Task description » Counting the line with "localparam logic [APB_ADDR_W-1:0] REG_PID_B" as the last one, copy out the lines of the data exactly from the first onward.

——

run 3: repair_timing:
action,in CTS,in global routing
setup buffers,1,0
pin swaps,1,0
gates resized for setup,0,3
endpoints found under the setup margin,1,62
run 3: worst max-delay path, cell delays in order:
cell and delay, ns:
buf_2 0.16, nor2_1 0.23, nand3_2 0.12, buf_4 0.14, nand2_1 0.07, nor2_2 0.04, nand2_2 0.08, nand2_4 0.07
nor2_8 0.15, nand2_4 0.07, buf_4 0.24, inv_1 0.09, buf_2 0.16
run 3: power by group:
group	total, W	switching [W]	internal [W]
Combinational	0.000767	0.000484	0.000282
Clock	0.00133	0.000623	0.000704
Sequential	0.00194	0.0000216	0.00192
`config.mk`:
```
export PLATFORM = sky130hd
export DESIGN_NAME = ts_apb_regs
export DESIGN_NICKNAME = d
export VERILOG_FILES = /design/src/rtl/buf_pkg.sv /design/src/rtl/ts_pkg.sv /design/src/rtl/ts_apb_regs.sv
export SDC_FILE = /design/constraint.sdc
export NUM_CORES = 1
export LEC_CHECK = 0
export BUFFER_PORTS_ARGS = -buffer_cell sky130_fd_sc_hd__clkbuf_2
export CAP_MARGIN = 20
export CORE_ASPECT_RATIO = 1.4
export CORE_MARGIN = 3
export CORE_UTILIZATION = 56
export DETAILED_ROUTE_END_ITERATION = 8
export HOLD_SLACK_MARGIN = 0.03
export PLACE_DENSITY = 0.91
export SLEW_MARGIN = 30
export SYNTH_ARGS = -nofsm -noshare
export SYNTH_HDL_FRONTEND = slang
export SYNTH_SLANG_ARGS = --single-unit
```
`constraint.sdc`:
```
create_clock -name ts_clk -period 3.5 [get_ports ts_clk]
set_input_delay 0.525 -clock ts_clk [delete_from_list [all_inputs] [get_ports ts_clk]]
set_output_delay 0.525 -clock ts_clk [all_outputs]
set_load 0.005 [all_outputs]
```
$ cat src/rtl/buf_pkg.sv
`default_nettype none

package buf_pkg;

	localparam int BUF_SLOTS  = 4;
	localparam int SLOT_W     = 2;
	localparam int BUF_ADDR_W = 8;
	localparam int APB_ADDR_W = 12;

	// Oldest slot index sits at this bit of REG_STATUS, the full count at bit 0
	localparam int STAT_SLOT_LSB = 8;

	// ====================================================================
	// APB register map
	// ====================================================================
	localparam logic [APB_ADDR_W-1:0] REG_CTRL     = 12'h000;
	localparam logic [APB_ADDR_W-1:0] REG_PID_A    = 12'h004;
	localparam logic [APB_ADDR_W-1:0] REG_PID_B    = 12'h008;
	localparam logic [APB_ADDR_W-1:0] REG_STATUS   = 12'h00C;
	localparam logic [APB_ADDR_W-1:0] REG_RELEASE  = 12'h010;
	localparam logic [APB_ADDR_W-1:0] REG_CNT_ACC  = 12'h014;
	localparam logic [APB_ADDR_W-1:0] REG_CNT_DROP = 12'h018;
	localparam logic [APB_ADDR_W-1:0] REG_CNT_ERR  = 12'h01C;
	localparam logic [APB_ADDR_W-1:0] BUF_WIN_BASE = 12'h400;

endpackage

`default_nettype wire

$ cat src/rtl/ts_pkg.sv
`default_nettype none

package ts_pkg;

	localparam int TS_PKT_BYTES = 188;
	localparam int TS_PKT_WORDS = 47;
	localparam int TS_SYM_W     = 10;
	localparam int TS_PID_W     = 13;

	localparam logic [7:0] TS_SYNC_BYTE = 8'h47;
	localparam logic [1:0] TS_GOOD_TAG  = 2'b11;

	// ====================================================================
	// One buffer word, seen either as four stream bytes or as the header
	// ====================================================================

	// The first byte received sits in raw[3]
	typedef union packed {
		logic [3:0][7:0] raw;
		struct packed {
			logic [7:0]          sync;
			logic                tei;
			logic                pusi;
			logic                prio;
			logic [TS_PID_W-1:0] pid;
			logic [1:0]          scramble;
			logic [1:0]          afc;
			logic [3:0]          cc;
		} hdr;
	} ts_word_u;

endpackage

`default_nettype wire
$ cat src/rtl/ts_packet_framer.sv
`default_nettype none

module ts_packet_framer
	import ts_pkg::*;
	import buf_pkg::*;
(
	input  logic                  ts_clk,
	input  logic                  S_AXI_ARESETN,
	input  logic                  ts_valid,
	input  logic                  ts_sync,
	input  logic [TS_SYM_W-1:0]   ts_data,
	input  logic                  cfg_enable,
	input  logic                  cfg_pass_all,
	input  logic [TS_PID_W-1:0]   pid_a,
	input  logic                  pid_a_en,
	input  logic [TS_PID_W-1:0]   pid_b,
	input  logic                  pid_b_en,
	input  logic                  slot_free,
	input  logic [SLOT_W-1:0]     wr_slot,
	output logic                  wr_en,
	output logic [BUF_ADDR_W-1:0] wr_addr,
	output logic [31:0]           wr_data,
	output logic                  pkt_done,
	output logic [SLOT_W-1:0]     pkt_slot,
	output logic                  cnt_drop_inc,
	output logic                  cnt_err_inc
);

	logic [7:0] byte_cnt;
	logic       in_pkt;
	logic       pkt_err;
	logic       pkt_acc;
	logic       wr_last;
	ts_word_u   word_q;
	ts_word_u   word_nxt;
	logic [7:0] pos;
	logic       start;
	logic       live;
	logic       misplaced;
	logic       cur_err;
	logic       cur_acc;
	logic       tag_bad;
	logic       hdr_done;
	logic       sync_bad;
	logic       pid_hit;
	logic       hdr_ok;
	logic       acc_now;
	logic       drop_now;
	logic       err_now;
	logic       write_now;

	// ====================================================================
	// Byte position and header decode
	// ====================================================================
	always_comb begin
		word_nxt.raw = {word_q.raw[2:0], ts_data[7:0]};
		start = ts_valid && ts_sync && cfg_enable;
		misplaced = ts_valid && ts_sync && in_pkt;
		// A sync pulse never continues the packet in progress
		live = ts_valid && (start || (in_pkt && !ts_sync));
		pos = start ? 8'd0 : byte_cnt;
		cur_err = start ? 1'b0 : pkt_err;
		cur_acc = start ? 1'b0 : pkt_acc;
		tag_bad = ts_data[TS_SYM_W-1:8] != TS_GOOD_TAG;
		hdr_done = live && (pos == 8'd3);
		sync_bad = hdr_done && (word_nxt.hdr.sync != TS_SYNC_BYTE);
		pid_hit = cfg_pass_all ||
			(pid_a_en && (word_nxt.hdr.pid == pid_a)) ||
			(pid_b_en && (word_nxt.hdr.pid == pid_b));
		hdr_ok = hdr_done && !tag_bad && !sync_bad && !cur_err && pid_hit;
		acc_now = hdr_ok && slot_free;
		drop_now = hdr_ok && !slot_free;
		err_now = (live && !cur_err && (tag_bad || sync_bad)) || (misplaced && !pkt_err);
		write_now = live && (pos[1:0] == 2'd3) && !tag_bad && (acc_now || cur_acc);
	end

	always_ff @(posedge ts_clk) begin
		if (!S_AXI_ARESETN) begin
			byte_cnt <= '0;
			in_pkt <= 1'b0;
			pkt_err <= 1'b0;
			pkt_acc <= 1'b0;
			wr_en <= 1'b0;
			wr_last <= 1'b0;
			pkt_done <= 1'b0;
			cnt_drop_inc <= 1'b0;
			cnt_err_inc <= 1'b0;
		end else begin
			wr_en <= write_now;
			wr_last <= write_now && (pos == TS_PKT_BYTES - 1);
			pkt_done <= wr_en && wr_last;
			cnt_drop_inc <= drop_now;
			cnt_err_inc <= err_now;
			if (live) begin
				byte_cnt <= pos + 8'd1;
				in_pkt <= pos != TS_PKT_BYTES - 1;
				pkt_err <= cur_err || tag_bad || sync_bad;
				pkt_acc <= (cur_acc || acc_now) && !tag_bad;
			end else if (misplaced) begin
				in_pkt <= 1'b0;
			end
		end
	end

	// Word index is the byte position over four
	always_ff @(posedge ts_clk) begin
		if (live)
			word_q <= word_nxt;
		if (write_now) begin
			wr_addr <= {wr_slot, pos[7:2]};
			wr_data <= word_nxt.raw;
		end
		if (wr_en)
			pkt_slot <= wr_addr[BUF_ADDR_W-1 -: SLOT_W];
	end

endmodule

`default_nettype wire
## config.mk

```make
export PLATFORM = sky130hd
export DESIGN_NAME = nes_glue
export DESIGN_NICKNAME = d
export VERILOG_FILES = /design/src/common/nes_pkg.sv /design/src/design/nes_glue.sv /design/src/joypad/joypad_shift.sv /design/src/joypad/pad_mapper.sv /design/src/design/host_regs.sv /design/src/design/mem_arbiter.sv /design/src/design/phase_seq.sv
export SDC_FILE = /design/constraint.sdc
export NUM_CORES = 1
export LEC_CHECK = 0
export ABC_AREA = 1
export ABC_CLOCK_PERIOD_IN_PS = 1800
export BUFFER_PORTS_ARGS = -buffer_cell sky130_fd_sc_hd__clkbuf_2
export CORE_MARGIN = 2
export CORE_UTILIZATION = 45
export CTS_BUF_LIST = sky130_fd_sc_hd__clkbuf_8
export CTS_CLUSTER_DIAMETER = 60
export DETAILED_ROUTE_END_ITERATION = 10
export PLACE_DENSITY = 0.78
export SETUP_SLACK_MARGIN = 0.5
export SYNTH_ARGS = -nofsm -noshare
export SYNTH_HDL_FRONTEND = slang
export SYNTH_SLANG_ARGS = --single-unit
```

## constraint.sdc

```tcl
create_clock -name clk -period 1.8 [get_ports clk]
set_input_delay 0.09 -clock clk [delete_from_list [all_inputs] [get_ports clk]]
set_output_delay 0.09 -clock clk [all_outputs]
set_load 0.01 [all_outputs]
```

——

Completed exercise »
run 3: repair_timing:
action,in CTS,in global routing
setup buffers,1,0
pin swaps,1,0
gates resized for setup,0,3
endpoints found under the setup margin,1,62
run 3: worst max-delay path, cell delays in order:
cell and delay, ns:
buf_2 0.16, nor2_1 0.23, nand3_2 0.12, buf_4 0.14, nand2_1 0.07, nor2_2 0.04, nand2_2 0.08, nand2_4 0.07
nor2_8 0.15, nand2_4 0.07, buf_4 0.24, inv_1 0.09, buf_2 0.16
run 3: power by group:
group	total, W	switching [W]	internal [W]
Combinational	0.000767	0.000484	0.000282
Clock	0.00133	0.000623	0.000704
Sequential	0.00194	0.0000216	0.00192
`config.mk`:
```
export PLATFORM = sky130hd
export DESIGN_NAME = ts_apb_regs
export DESIGN_NICKNAME = d
export VERILOG_FILES = /design/src/rtl/buf_pkg.sv /design/src/rtl/ts_pkg.sv /design/src/rtl/ts_apb_regs.sv
export SDC_FILE = /design/constraint.sdc
export NUM_CORES = 1
export LEC_CHECK = 0
export BUFFER_PORTS_ARGS = -buffer_cell sky130_fd_sc_hd__clkbuf_2
export CAP_MARGIN = 20
export CORE_ASPECT_RATIO = 1.4
export CORE_MARGIN = 3
export CORE_UTILIZATION = 56
export DETAILED_ROUTE_END_ITERATION = 8
export HOLD_SLACK_MARGIN = 0.03
export PLACE_DENSITY = 0.91
export SLEW_MARGIN = 30
export SYNTH_ARGS = -nofsm -noshare
export SYNTH_HDL_FRONTEND = slang
export SYNTH_SLANG_ARGS = --single-unit
```
`constraint.sdc`:
```
create_clock -name ts_clk -period 3.5 [get_ports ts_clk]
set_input_delay 0.525 -clock ts_clk [delete_from_list [all_inputs] [get_ports ts_clk]]
set_output_delay 0.525 -clock ts_clk [all_outputs]
set_load 0.005 [all_outputs]
```
$ cat src/rtl/buf_pkg.sv
`default_nettype none

package buf_pkg;

	localparam int BUF_SLOTS  = 4;
	localparam int SLOT_W     = 2;
	localparam int BUF_ADDR_W = 8;
	localparam int APB_ADDR_W = 12;

	// Oldest slot index sits at this bit of REG_STATUS, the full count at bit 0
	localparam int STAT_SLOT_LSB = 8;

	// ====================================================================
	// APB register map
	// ====================================================================
	localparam logic [APB_ADDR_W-1:0] REG_CTRL     = 12'h000;
	localparam logic [APB_ADDR_W-1:0] REG_PID_A    = 12'h004;
	localparam logic [APB_ADDR_W-1:0] REG_PID_B    = 12'h008;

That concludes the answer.